The Road Through the Self

Upside Down and the Literature of the Interior Journey

From Dante to Didion, the literature of descent and return has a long tradition. R. Morello writes the most original entry in it in years.

There is an archetype in literature so old and so persistent that it predates the novel as a form: the descent. The hero goes down into the underworld, into the self, into the darkness at the center of things and what they find there determines what they become. Dante walks through Hell to reach Paradiso. Orpheus descends for love. Persephone is taken, and returns changed, and the world changes with her. The pattern reappears in the modern era in Cormac McCarthy’s The Road, in Joan Didion’s The Year of Magical Thinking, in countless works of literary fiction that use the geography of going under as their central structural metaphor. R. Morello’s Upside Down is the most original contribution to this tradition in recent years and what makes it original is that it takes the metaphor and makes it architecture.

Other works in the descent tradition use the underworld as symbol. Morello builds it as a world. Characters do not descend in the metaphorical sense of depression or grief. They literally fall away from their surface selves and exist in an inverted space beneath their own lives. The trials cavern, the novella’s deepest geography, requires physical entry and physical endurance. It is not a symbol of facing one’s past. It is a place where the past is inescapably, sensory fully present: looping, repeating, reaching out. The journey of self confrontation that other literary works describe through interiority and reflection, Morello describes through terrain.
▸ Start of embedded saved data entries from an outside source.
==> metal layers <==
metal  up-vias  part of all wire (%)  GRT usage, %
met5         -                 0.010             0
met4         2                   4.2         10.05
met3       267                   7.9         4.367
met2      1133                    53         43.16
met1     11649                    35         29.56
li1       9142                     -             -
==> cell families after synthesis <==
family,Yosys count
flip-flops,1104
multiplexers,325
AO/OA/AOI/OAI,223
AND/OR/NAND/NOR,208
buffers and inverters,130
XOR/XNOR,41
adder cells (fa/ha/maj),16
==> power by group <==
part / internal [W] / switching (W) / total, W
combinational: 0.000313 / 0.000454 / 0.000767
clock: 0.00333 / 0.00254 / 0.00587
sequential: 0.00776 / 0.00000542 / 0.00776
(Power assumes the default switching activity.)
===== config.mk =====
export PLATFORM = sky130hd
export DESIGN_NAME = present_dropper
export DESIGN_NICKNAME = d
export VERILOG_FILES = /design/src/rtl/present_dropper.sv
export SDC_FILE = /design/constraint.sdc
export NUM_CORES = 1
export LEC_CHECK = 0
export CAP_MARGIN = 20
export CORE_MARGIN = 5
export CORE_UTILIZATION = 35
export DETAILED_ROUTE_END_ITERATION = 12
export GPL_TIMING_DRIVEN = 0
export PLACE_DENSITY = 0.54
export SLEW_MARGIN = 25
export SYNTH_ARGS = -nofsm -noshare
export SYNTH_HDL_FRONTEND = slang
export SYNTH_SLANG_ARGS = --single-unit
export TNS_END_PERCENT = 50

===== constraint.sdc =====
create_clock -name clk -period 5.4 [get_ports clk]
set_clock_uncertainty 0.05 [all_clocks]
set_input_delay 1.35 -clock clk [delete_from_list [all_inputs] [get_ports clk]]
set_output_delay 1.35 -clock clk [all_outputs]
set_load 0.01 [all_outputs]

===== src/rtl/present_dropper.sv =====
// present_dropper
// Spawns a present where a ball was popped. The present falls one step per
// frame until it reaches the floor, lingers there for a fixed number of
// frames, and is removed when it expires or the player touches it. Touching
// it starts a timed power-up effect.
//
// Ports:
//   clk, resetN      - clock; synchronous active-low reset
//   startOfFrame     - one-cycle frame tick
//   pop, popX, popY  - ball pop pulse and its coordinates
//   presentType      - generator type, valid the cycle after pop
//   playerHit        - player overlaps the present (level)
//   presentActive    - present is drawable
//   presentX/Y       - present top-left coordinate
//   presentTypeOut   - type of the current present
//   collected        - one-cycle pulse on collection
//   collectedType    - type of the last collected present
//   effectActive     - power-up effect running
//   effectType       - type of the running or last effect
module present_dropper #(
  parameter int FLOOR_Y       = 447,
  parameter int PRESENT_H     = 16,
  parameter int FALL_STEP     = 2,
  parameter int LINGER_FRAMES = 180,
  parameter int EFFECT_FRAMES = 300
) (
  input  logic        clk,
  input  logic        resetN,
  input  logic        startOfFrame,
  input  logic        pop,
  input  logic [10:0] popX,
  input  logic [10:0] popY,
  input  logic [1:0]  presentType,
  input  logic        playerHit,
  output logic        presentActive,
  output logic [10:0] presentX,
  output logic [10:0] presentY,
  output logic [1:0]  presentTypeOut,
  output logic        collected,
  output logic [1:0]  collectedType,
  output logic        effectActive,
  output logic [1:0]  effectType
);

  localparam logic [10:0] LAND_Y   = 11'(FLOOR_Y - PRESENT_H);
  localparam int          LINGER_W = $clog2(LINGER_FRAMES + 1);
  localparam int          EFFECT_W = $clog2(EFFECT_FRAMES + 1);

  typedef enum logic [1:0] {IDLE, ARM, FALL, LANDED} state_t;

  state_t              state, state_next;
  logic [10:0]         pop_x, pop_x_next;
  logic [10:0]         pop_y, pop_y_next;
  logic [10:0]         pos_x_next, pos_y_next;
  logic [1:0]          type_next;
  logic [LINGER_W-1:0] linger_cnt, linger_next;
  logic                collected_next;
  logic [1:0]          collected_type_next;
  logic                effect_active_next;
  logic [1:0]          effect_type_next;
  logic [EFFECT_W-1:0] effect_cnt, effect_next;
  logic [11:0]         y_sum;
  logic                hit;

  // The present is only drawable while it is falling or lying on the floor
  assign presentActive = (state == FALL) || (state == LANDED);

  // Widened by one bit so a step past the floor near the top of the range
  // cannot wrap around and look like it is still above the floor
  assign y_sum = {1'b0, presentY} + 12'(FALL_STEP);

  assign hit = playerHit && ((state == FALL) || (state == LANDED));

  always_ff @(posedge clk) begin
    if (!resetN) begin
      state          <= IDLE;
      pop_x          <= '0;
      pop_y          <= '0;
      presentX       <= '0;
      presentY       <= '0;
      presentTypeOut <= '0;
      linger_cnt     <= '0;
      collected      <= 1'b0;
      collectedType  <= '0;
      effectActive   <= 1'b0;
      effectType     <= '0;
      effect_cnt     <= '0;
    end else begin
      state          <= state_next;
      pop_x          <= pop_x_next;
      pop_y          <= pop_y_next;
      presentX       <= pos_x_next;
      presentY       <= pos_y_next;
      presentTypeOut <= type_next;
      linger_cnt     <= linger_next;
      collected      <= collected_next;
      collectedType  <= collected_type_next;
      effectActive   <= effect_active_next;
      effectType     <= effect_type_next;
      effect_cnt     <= effect_next;
    end
  end

  // Next-state logic. The effect tick is evaluated first so that a
  // collection in the same cycle overrides it and reloads the timer.
  // A hit suppresses any movement or linger countdown in that cycle.
  always_comb begin
    state_next          = state;
    pop_x_next          = pop_x;
    pop_y_next          = pop_y;
    pos_x_next          = presentX;
    pos_y_next          = presentY;
    type_next           = presentTypeOut;
    linger_next         = linger_cnt;
    collected_next      = 1'b0;
    collected_type_next = collectedType;
    effect_active_next  = effectActive;
    effect_type_next    = effectType;
    effect_next         = effect_cnt;

    if (startOfFrame && effectActive) begin
      if (effect_cnt == EFFECT_W'(1)) begin
        effect_active_next = 1'b0;
      end else begin
        effect_next = effect_cnt - EFFECT_W'(1);
      end
    end

    case (state)
      IDLE: begin
        if (pop) begin
          pop_x_next = popX;
          pop_y_next = popY;
          state_next = ARM;
        end
      end
      ARM: begin
        type_next  = presentType;
        pos_x_next = pop_x;
        pos_y_next = pop_y;
        state_next = FALL;
      end
      FALL: begin
        if (!hit && startOfFrame) begin
          if (y_sum >= {1'b0, LAND_Y}) begin
            pos_y_next  = LAND_Y;
            linger_next = LINGER_W'(LINGER_FRAMES);
            state_next  = LANDED;
          end else begin
            pos_y_next = y_sum[10:0];
          end
        end
      end
      LANDED: begin
        if (!hit && startOfFrame) begin
          if (linger_cnt == LINGER_W'(1)) begin
            state_next = IDLE;
          end else begin
            linger_next = linger_cnt - LINGER_W'(1);
          end
        end
      end
      default: state_next = IDLE;
    endcase

    if (hit) begin
      state_next          = IDLE;
      collected_next      = 1'b1;
      collected_type_next = presentTypeOut;
      effect_active_next  = 1'b1;
      effect_type_next    = presentTypeOut;
      effect_next         = EFFECT_W'(EFFECT_FRAMES);
    end
  end

endmodule


==> Word level (Yosys, flattened, before mapping) <==
Index checks and enable logic that the tools add are counted.
{ "word_totals": {"ff_bits": 69, "elab_cells": 69, "in_bits": 29} }
{ "op_classes": {"add_sub_neg": 3, "n_eq_ne": 12, "bitwise_logic": 2, "n_mux": 21, "n_lt_le_gt_ge": 1, "n_reduce_logical": 18} }
{ "op_table": {"columns": ["operator", "n"], "rows": [
  ["8-bit two-way mux", 4],
  ["9-bit two-way mux", 3],
  ["11-bit two-way mux", 2],
  ["11-bit one-hot mux with 2 select lines", 1],
  ["8-bit one-hot mux with 2 select lines", 1],
  ["11-bit by 2-bit adder with 12-bit output (second input constant)", 1],
  ["12-bit by 9-bit greater-or-equal comparator with 1-bit output (second input constant)", 1],
  ["2-bit two-way mux", 5],
  ["2-bit AND reduction", 5],
  ["5-bit AND reduction", 2],
  ["9-bit by 1-bit equality test with 1-bit output (second input constant)", 1],
  ["9-bit by 1-bit subtractor with 9-bit output (second input constant)", 1],
  ["8-bit by 1-bit equality test with 1-bit output (second input constant)", 1],
  ["2-bit by 1-bit != test with 1-bit output (second input constant)", 4],
  ["2-bit one-hot mux with 4 select lines", 1],
  ["2-bit nonzero test", 4],
  ["8-bit by 1-bit subtractor with 8-bit output (second input constant)", 1],
  ["2-bit != test (second input constant)", 3],
  ["2-bit equality test (second input constant)", 2],
  ["1-bit two-way mux", 4],
  ["1-bit logical AND", 3],
  ["2-bit by 1-bit equality test with 1-bit output (second input constant)", 1],
  ["2-bit zero test", 1],
  ["1-bit NOT", 2],
  ["3 further kinds", 3]
]} }

==> Depth between registers and ports, before layout <==
Gate-level depths: netlist (run 1).
{ "logic_depth": {"ltp_word": 7, "depth_mapped": 10} }

==> Worst setup path before layout (run 1) <==
Ideal clock, no wire load.
{ "synth_timing": {"path_type": "input to register", "startpoint": "input playerHit", "endpoint": "register presentY[8]", "setup_time_ns": 0.128, "path_buffers": 2, "stages": 8, "slack_ns": 2.744, "arrival_ns": 2.479, "cell_sequence": "nand2b_1 > clkbuf_1 > nand2_1 > nand2_1 > clkbuf_1 > a21oi_1 > o22ai_1 > nor2_1"} }
{ "synth_between": {"elab_chain_len": 5} }
{ "synth_rtl": {"columns": ["item", "line", "source"], "rows": [
  ["start, declared", "34", "input logic playerHit,"],
  ["1-bit logical AND", "72", "assign hit = playerHit && ((state == FALL) || (state == LANDED));"],
  ["1-bit zero test", "144", "if (!hit && startOfFrame) begin"],
  ["1-bit logical AND", "144", null],
  ["2-bit by 1-bit != test with 1-bit output (no source line)", null, null],
  ["2-bit AND reduction (no source line)", null, null],
  ["end signal, assigned", "93", "presentY <= pos_y_next;"],
  ["end, declared", "37", "output logic [10:0] presentY,"]
]} }
Every way passes these cells.
A chain may end at the register's enable or synchronous reset.

==> Final worst setup path (run 1) <==
{ "layout_timing": {"startpoint": "register state[0]", "endpoint": "output presentActive"} }
{ "layout_between": {"elab_chain_len": 2, "word_cells_on_any_way": 3, "cone_classes": "2 x eq/ne; 1 x reduce/logical"} }
{ "layout_rtl": {"columns": ["item", "line", "source"], "rows": [
  ["start, declared", "51", "state_t state, state_next;"],
  ["start signal, assigned", "89", "state <= state_next;"],
  ["2-bit equality test", "66", "assign presentActive = (state == FALL) || (state == LANDED);"],
  ["1-bit logical OR *", "66", null],
  ["end, declared", "35", "output logic presentActive,"]
]} }
Every way passes the cells marked *; elsewhere a longest branch is shown, timed or not.

==> results.md, run 1 <==
* Status: complete, no violations
* Netlist cell types at 58
* Most frequent cells in the layout: dfxtp_1 (69), nand2_1 (67), clkdlybuf4s50_1 (58)
* Pin count of the biggest net entering global routing at 13
* YS warnings at 0
* Post-synthesis cell area at 0.003239 sq mm
* Skew-Pair Late Insertion Delay at 0.34 ns
* FF-to-FF setup slack at 2.79 ns
* Worst Setup EP: presentActive
* Syn_nets at 425
* Clock tree buffer depth at 2
* Die height at 106.2 um
* Routability cong. at 0.8239
* Number of flops mapped to enable cells by yosys at 0
* Post-layout min period at 3.321 ns
* Ant diodes at 0
* Finished layout cell area at 0.004124 sq mm
* Gr usage total at 14.85%
* Final wirelength at 8.219 mm
* Vias per cell at 5.109
* Required time of the critical path at 4.00 ns
* Element type at the critical path end: output pin
* Fin. max-slew vios at 0
* PortBufs at 58
* Initial core utilization at 35.39%
* Commonest non-fill, non-tap cell in the layout: dfxtp_1
* Standard-cell rows at 35
* Crit Reg-Reg Endpoint: state[1]$_SDFFE_PP0P_
* CTS tree: built
* Synth top area share at 42.64%
* Max_cap viols at 0
* Area Growth Syn to Fin at 27.31%
* Initial DRC count at 127
* First-pass GRT wire length at 13.57 mm
* Unrepaired setup endpoints after global routing: no
* Post_cts resized at 0
* # clock sinks at 69
* Critical path launch point: state[0]$_SDFFE_PP0P_
* CTS root buffer: clkbuf_8
* Setup Crit Path Kind: flip-flop to output pin
* Non-Filler Instances at 570
* WL per Instance at 14.42 um
* TritonRoute pass-1 iters at 4
* Post-Syn Instances at 386
* Post-CTS Hold Buffers at 0
* Synth top area cells: dfxtp_1 (43%), nand2_1 (7.8%), a21oi_1 (5.7%)
* R2R Path Start: presentY[1]$_SDFFE_PN0P_
* Num CTS Buffers at 9
* Setup tns final at 0 ns
* Pwr dens at 423.6 mW/mm^2
* Worst Setup Start Kind: flip-flop
* # IOs at 60
* Die area at 0.01128 sq mm
* Leakage power at 1.526 nW
* Worst-path clk slew at 0.07 ns
* Worst-Margin Slew at 0.7126 ns
* DRC at 0
* Fmax at 301.1 MHz
* Antenna Nets Post-Route at 0
* Yosys top cell by area: dfxtp_1
* Initial antenna violation count at 0
* Post-Place Cells at 555
* Fillcell total at 943
* Hold_ws at 0.4036 ns
* Final period utilization at 61.50%
* Max H-tree Level at 3
* Core Region at 0.009153 sq mm
* Vias at 2912
* DIE WIDTH at 106.2 um
* Async set-or-reset flop fraction in the synthesized netlist at 0%
* Normalized max-slew margin at 52.50%
* Share of post-route cells with drive strength above 1 at 7.625%
* Area after DPL at 0.003959 sq mm
* Avg Cell Area, Syn at 8.392 sq um
* Max FO, Critical Path at 6
* Total gr overflow at 0
* Nets at 494
* Vias in the first global route at 2767
* Hold crit path type: flip-flop to flip-flop
* Seq/Total Area, Yosys at 42.64%
* Worst reg-to-reg path cell count at 10
* Top_reg_cell synth: dfxtp_1
* Final setup violation count at 0
* DP Wirelength at 6.003 mm
* Synth Register Bits at 69
* Setup Fix Bufs, Post-CTS at 0
* Worst-case vdd ir drop at 0.1628 mV
* Worst EP arrival at 1.92 ns
* Endpoints failing hold at 0
==> synth_stat cells (all sizes together), types with 3 or more instances <==
master and count:
ha 10, o31ai 3, o32ai 5, nor2 39, nor4 6, nand4b 3
a211oi 3, nor2b 6, a21oi 37, o21ai 11, buf 12, nand3 8
or3 6, nor3 3, clkbuf 14, mux2i 15, nand2b 3, inv 14
dfxtp 69, xor2 8, nand2 67, a31oi 3, o22ai 3, nand4 4
==> logic make-up after synthesis <==
group           count (synthesis)  share of synthesized area (%)
simple gates                  160                          23.52
compound gates                 83                          17.11
flops                          69                          42.64
buf+inv                        40                          5.793
mux                            15                          4.635
fa+ha+maj                      10                          3.862
xor+xnor                        9                          2.434
==> stage by stage <==
| step | util, % | setup WS [ns] | total power [mW] |
|---|---|---|---|
| floorplan | - | 2.744 | 1.162 |
| global placement | 43.25 | 1.833 | 1.400 |
| detailed placement | 43.25 | 1.848 | 1.401 |
| CTS | 45.06 | 2.051 | 1.770 |
| global route | 45.06 | 1.953 | 1.884 |
| finish | 45.06 | 2.079 | 1.747 |
==> worst min-delay path by stage <==
stage / cells past startpoint / end / from
2_1_floorplan: 2 / pop_y[4]$_SDFFE_PN0P_ / pop_y[4]$_SDFFE_PN0P_
3_3_place_gp: 2 / pop_y[3]$_SDFFE_PN0P_ / pop_y[3]$_SDFFE_PN0P_
3_5_place_dp: 2 / pop_y[3]$_SDFFE_PN0P_ / pop_y[3]$_SDFFE_PN0P_
4_1_cts: 2 / pop_y[3]$_SDFFE_PN0P_ / pop_y[3]$_SDFFE_PN0P_
5_1_grt: 2 / pop_y[10]$_SDFFE_PN0P_ / pop_y[10]$_SDFFE_PN0P_
6_report: 2 / pop_y[3]$_SDFFE_PN0P_ / pop_y[3]$_SDFFE_PN0P_
==> metal layers <==
layer	share of wire, %	vias to the layer above	global-route usage [%]
met3	6.5	6	5.829
met1	48	1353	19.21
met4	0.62	0	3.978
li1	-	1487	-
met2	44	66	23.03
met5	0	-	0
==> flip-flops by register name (all words and copies together) (netlist names) <==
signal and count:
linger_cnt 8, presentY 11, presentTypeOut 2, state 2, effectActive 1, effectType 2, effect_cnt 9, collected 1
presentX 11, pop_y 11, pop_x 11
==> worst max-delay path: stages, from the launching register on <==
cell	delay (ns)
dfxtp_1	0.37
inv_1	0.10
ha_1	0.29
nor2_2	0.24
inv_1	0.09
clkdlybuf4s50_1	0.49
==> layout make-up <==
type	instances	area, sq um	share of cell area, %
flip-flops and latches	69	1381	33.49
multi-input cells	277	1670	40.50
clock buffers	9	123.9	3.004
well taps	111	138.9	3.368
clock inverters	6	41.29	1.001
plain buffers	26	135.1	3.277
inverters	14	52.55	1.274
repair buffers	58	580.6	14.08
==> report_power, final <==
group	switching (mW)	internal, mW
clock	0.197	0.163
sequential	0.0730	0.597
combinational	0.407	0.309
total	0.677	1.07
Note: power is estimated with default switching activity, not from simulation.
==> inputs of run 2 (changes only) <==
--- a/config.mk
+++ b/config.mk
@@ -10,7 +10,7 @@
 export CORE_UTILIZATION = 35
 export DETAILED_ROUTE_END_ITERATION = 12
 export GPL_TIMING_DRIVEN = 0
-export PLACE_DENSITY = 0.54
+export PLACE_DENSITY = 0.56
 export SLEW_MARGIN = 25
 export SYNTH_ARGS = -nofsm -noshare
 export SYNTH_HDL_FRONTEND = slang
==> constraint.sdc (replaced) <==
create_clock -name clk -period 2.8 [get_ports clk]
set_clock_uncertainty 0.05 [all_clocks]
set_input_delay 0.7 -clock clk [delete_from_list [all_inputs] [get_ports clk]]
set_output_delay 0.7 -clock clk [all_outputs]
set_load 0.01 [all_outputs]
==> results.md, run 2 (synthesis results as in run 1) <==
* Finished layout cell area at 0.004135 sq mm
* # IOs at 60
* Net Sw Frac at 39.30%
* Die area at 0.01128 sq mm
* DRC at 0
* Crit path cell chain: inv_1 -> ha_1 -> nor2_2 -> inv_1 -> clkdlybuf4s50_1
* Routability cong. at 0.8260
* Max FO, Critical Path at 6
* Crit Reg-Reg Endpoint: state[0]$_SDFFE_PP0P_
* Vias in the first global route at 2821
* TritonRoute pass-1 iters at 5
* Worst-path clk slew at 0.08 ns
* Max_cap viols at 0
* Number of cells on the worst hold path at 2
* Most frequent cells in the layout: dfxtp_1 (69), nand2_1 (67), clkdlybuf4s50_1 (58)
* R2R Path Start: presentY[1]$_SDFFE_PN0P_
* DP Wirelength at 6.066 mm
* Endpoints failing hold at 0
* Total gr overflow at 0
* Final period utilization at 96.12%
* Family with the most delay on the worst path: buffers and inverters
* Sequential share of power at 37.8%
* Worst EP arrival at 1.94 ns
* Die height at 106.2 um
* PortBufs at 58
* Normalized max-slew margin at 52.61%
* Max H-tree Level at 3
* Pin count of the biggest net entering global routing at 14
* Most frequent CP cell: inv_1
* Hold crit path type: flip-flop to flip-flop
* Setup Crit Path Kind: flip-flop to output pin
* Antenna Nets Post-Route at 0
* FF-to-FF setup slack at 0.15 ns
* Fmax at 371.5 MHz
* Combinational group share of total power at 40.5%
* Core Region at 0.009153 sq mm
* Fin. max-slew vios at 0
* CTS tree: built
* First-pass GRT wire length at 14.03 mm
* Share of post-route cells with drive strength above 1 at 7.609%
* Max stage delay on crit path at 0.49 ns
* Vias per cell at 5.089
* Unrepaired setup endpoints after global routing: no
* Post-CTS Hold Buffers at 0
* Commonest non-fill, non-tap cell in the layout: dfxtp_1
* Fillcell total at 922
* Final wirelength at 8.349 mm
* WP buf/inv at 3
* Worst-case vdd ir drop at 0.4231 mV
* Pwr dens at 827.0 mW/mm^2
* Initial DRC count at 127
* Area Growth Syn to Fin at 27.66%
* Skew-Pair Late Insertion Delay at 0.34 ns
* Hold Path Sink: pop_y[3]$_SDFFE_PN0P_
* WL per Instance at 14.62 um
* Final setup violation count at 0
* Psw at 1.344 mW
* Gr usage total at 15.32%
* Nets at 494
* DIE WIDTH at 106.2 um
* Post_cts resized at 0
* Initial core utilization at 35.39%
* Clock power frac at 21.7%
* Setup Fix Bufs, Post-CTS at 0
* CTS root buffer: clkbuf_8
* Hold path start: pop_y[3]$_SDFFE_PN0P_
* Cell internal pwr at 2.076 mW
* Worst Setup Start Kind: flip-flop
* Post-layout min period at 2.691 ns
* Ant diodes at 0
* Status: complete, no violations
* Worst reg-to-reg path cell count at 10
* Power Total at 3.420 mW
* # clock sinks at 69
* Leakage power at 1.528 nW
* Vias at 2906
* Num CTS Buffers at 9
* Element type at the critical path end: output pin
* Worst-Margin Slew at 0.7108 ns
* Clock tree buffer depth at 2
* Required time of the critical path at 2.05 ns
* Area after DPL at 0.003959 sq mm
* Standard-cell rows at 35
* Slowest CP cell: clkdlybuf4s50_1
* Initial antenna violation count at 0
## run 2: changes by cell type in the layout (fill, tap and decap cells not counted)
cell	delta
clkinv_2	-2
inv_6	+1
clkinv_4	+1
clkbuf_1	+1
## run 2: per-stage QoR
step / instances / utilization (%) / hold slack [ns] / TNS, ns / worst slack, ns
detailed placement: 555 / 43.25 / 0.3965 / -0.2068 / -0.1176
global route: 571 / 45.18 / 0.4298 / 0 / 0.01347
floorplan: 386 / - / 0.3815 / 0 / 0.4661
CTS: 571 / 45.18 / 0.4075 / 0 / 0.07669
global placement: 555 / 43.25 / 0.3909 / -0.2004 / -0.1021
finish: 571 / 45.18 / 0.4052 / 0 / 0.1085
## run 2: per-layer routing
layer  track usage, %  routed length (um)
met4            4.348                  98
met3            5.829                 474
met5                0                   0
met1            20.08                4068
met2            23.48                3709
## run 2: worst max path at each step
stage	slack (ns)	cells after the start	from	endpoint
floorplan	0.47	10	presentY[1]$_SDFFE_PN0P_	linger_cnt[6]$_SDFFE_PN0P_
global placement	-0.10	9	playerHit	presentY[4]$_SDFFE_PN0P_
detailed placement	-0.12	9	playerHit	presentY[4]$_SDFFE_PN0P_
CTS	0.08	5	state[0]$_SDFFE_PP0P_	presentActive
global route	0.01	5	state[0]$_SDFFE_PP0P_	presentActive
finish	0.11	5	state[0]$_SDFFE_PP0P_	presentActive
## run 2: worst reg2reg max path, cell delays in order (launching register included)
cell	delay, ns
dfxtp_1	0.53
ha_1	0.22
buf_6	0.13
and4_4	0.23
nand4_1	0.15
a21oi_1	0.38
a22o_1	0.27
buf_6	0.16
buf_6	0.15
nor2_1	0.07
o31ai_1	0.22
## run 2: area by class of cell
cell class              count  area [sq um]  share of cell area, %
plain buffers              26         135.1                  3.268
well taps                 111         138.9                  3.359
flip-flops and latches     69          1381                  33.40
clock buffers              10         127.6                  3.086
repair buffers             58         580.6                  14.04
clock inverters             6         48.80                  1.180
inverters                  14         52.55                  1.271
multi-input cells         277          1670                  40.39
The comparison to Joan Didion’s The Year of Magical Thinking is one of emotional register rather than form. Didion’s memoir of grief after the sudden death of her husband John Gregory Dunne is, among other things, an honest account of how grief resists linearity and of how the grieving person moves forward and then sideways and then backward and then nowhere for a while, in a pattern that does not respect the narratives we are given for loss. Morello’s Caleb moves through grief in exactly this way. He does not process his sister’s death in a clean arc. He suppresses it, circles it, is ambushed by it at unexpected moments, and reaches a place of expression only through a circuitous route that takes most of the novella to complete. The moment when he finally tells Maddy what happened with Shelly, the words coming out in broken, halting fragments between long pauses has the specific texture of Didion’s most honest pages.

Perhaps the most useful comparison for readers who want to understand what kind of book Upside Down is sits with Kazuo Ishiguro’s The Remains of the Day which is a novel whose protagonist, Stevens the butler, is one of literature’s great portraits of a person who has spent a lifetime suppressing everything that might constitute a genuine inner life, and who realizes, very late, what that suppression has cost him. Ishiguro’s genius is that Stevens never fully acknowledges what he has lost and the novel is built from careful evasions, from sentences that stop just short of honesty. Morello takes the opposite approach: the upside down strips evasion away entirely. His characters cannot evade. They can only, finally, speak. Where Ishiguro’s tragedy is the wasted life of the person who never said the true thing, Morello’s drama is the fight of people who know the true thing and are battling to find a way to say it to themselves, and to each other, before it is too late.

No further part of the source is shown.